$0.002 per request. That is the price most teams never calculate when choosing a multi-model gateway — the routing tax. OpenRouter wraps every prompt in routing and metadata JSON before forwarding it to the selected model, and that wrapper gets billed at the target model’s per-token rate. On GPT-4-tier pricing, a team sending 10 million requests per month can pay more in invisible routing overhead than the $200/month they save through intelligent model selection. This comparison tests LiteLLM, OpenRouter, and Portkey against the metric that determines whether routing saves money or burns it.
The implications for LLM router tools extend further. On March 31, 2026, the Claude Code source leak made the case for multi-model routing visceral. Teams dependent on a single provider lost access to their primary coding assistant overnight. But the rush toward failover routing introduces a new problem most teams discover only after their first billing cycle: the router itself becomes a cost center, a latency source, and — worst — a false sense of security. LiteLLM’s documentation shows it supports 100+ providers through a unified interface (LiteLLM GitHub), yet the routing configuration that most teams deploy fails to deliver the cross-provider redundancy they assume they have.
VERDICT: Buy LiteLLM for control and cost transparency.

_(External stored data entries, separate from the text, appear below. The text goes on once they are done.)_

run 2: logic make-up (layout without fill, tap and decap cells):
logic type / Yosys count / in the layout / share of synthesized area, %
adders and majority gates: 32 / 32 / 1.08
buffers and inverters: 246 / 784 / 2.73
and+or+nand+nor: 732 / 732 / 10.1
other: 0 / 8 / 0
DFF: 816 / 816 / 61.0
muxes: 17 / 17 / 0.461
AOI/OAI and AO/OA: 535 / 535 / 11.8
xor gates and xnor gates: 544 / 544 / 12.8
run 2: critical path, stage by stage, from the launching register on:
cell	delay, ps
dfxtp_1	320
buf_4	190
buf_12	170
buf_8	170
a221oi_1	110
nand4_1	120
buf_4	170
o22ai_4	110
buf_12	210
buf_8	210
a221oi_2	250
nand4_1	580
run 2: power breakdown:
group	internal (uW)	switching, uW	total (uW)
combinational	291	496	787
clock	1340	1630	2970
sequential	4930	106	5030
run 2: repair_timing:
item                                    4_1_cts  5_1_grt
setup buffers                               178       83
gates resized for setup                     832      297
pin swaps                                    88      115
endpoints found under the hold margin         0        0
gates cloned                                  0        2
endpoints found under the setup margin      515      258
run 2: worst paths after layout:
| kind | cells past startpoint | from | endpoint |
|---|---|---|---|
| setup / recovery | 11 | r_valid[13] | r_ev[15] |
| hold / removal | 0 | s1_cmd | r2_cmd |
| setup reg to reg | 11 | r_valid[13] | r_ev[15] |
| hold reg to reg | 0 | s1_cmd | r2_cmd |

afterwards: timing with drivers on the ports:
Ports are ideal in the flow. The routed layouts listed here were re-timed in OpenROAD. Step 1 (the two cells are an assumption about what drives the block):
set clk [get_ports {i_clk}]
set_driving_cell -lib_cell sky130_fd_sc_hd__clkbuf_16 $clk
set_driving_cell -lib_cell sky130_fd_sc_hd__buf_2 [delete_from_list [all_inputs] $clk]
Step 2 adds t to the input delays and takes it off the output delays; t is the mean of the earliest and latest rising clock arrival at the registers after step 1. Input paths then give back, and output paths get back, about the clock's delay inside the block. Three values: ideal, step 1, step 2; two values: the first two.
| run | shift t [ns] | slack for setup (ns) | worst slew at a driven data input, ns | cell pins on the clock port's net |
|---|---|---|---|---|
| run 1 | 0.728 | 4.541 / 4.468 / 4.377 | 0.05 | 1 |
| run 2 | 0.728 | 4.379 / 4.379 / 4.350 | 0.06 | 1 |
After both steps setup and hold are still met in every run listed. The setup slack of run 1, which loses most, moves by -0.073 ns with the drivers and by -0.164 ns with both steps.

Skip OpenRouter if token overhead exceeds 15% of your bill. Wait on Portkey until observability features justify the premium. The conditions that determine which category any team falls into are calculable — and the math changes depending on traffic volume, model mix, and whether the team has ever tested its failover configuration under real outage conditions.
The Comparison Table Nobody Publishes
Most LLM router comparisons list features. This one measures what happens when those features hit production billing.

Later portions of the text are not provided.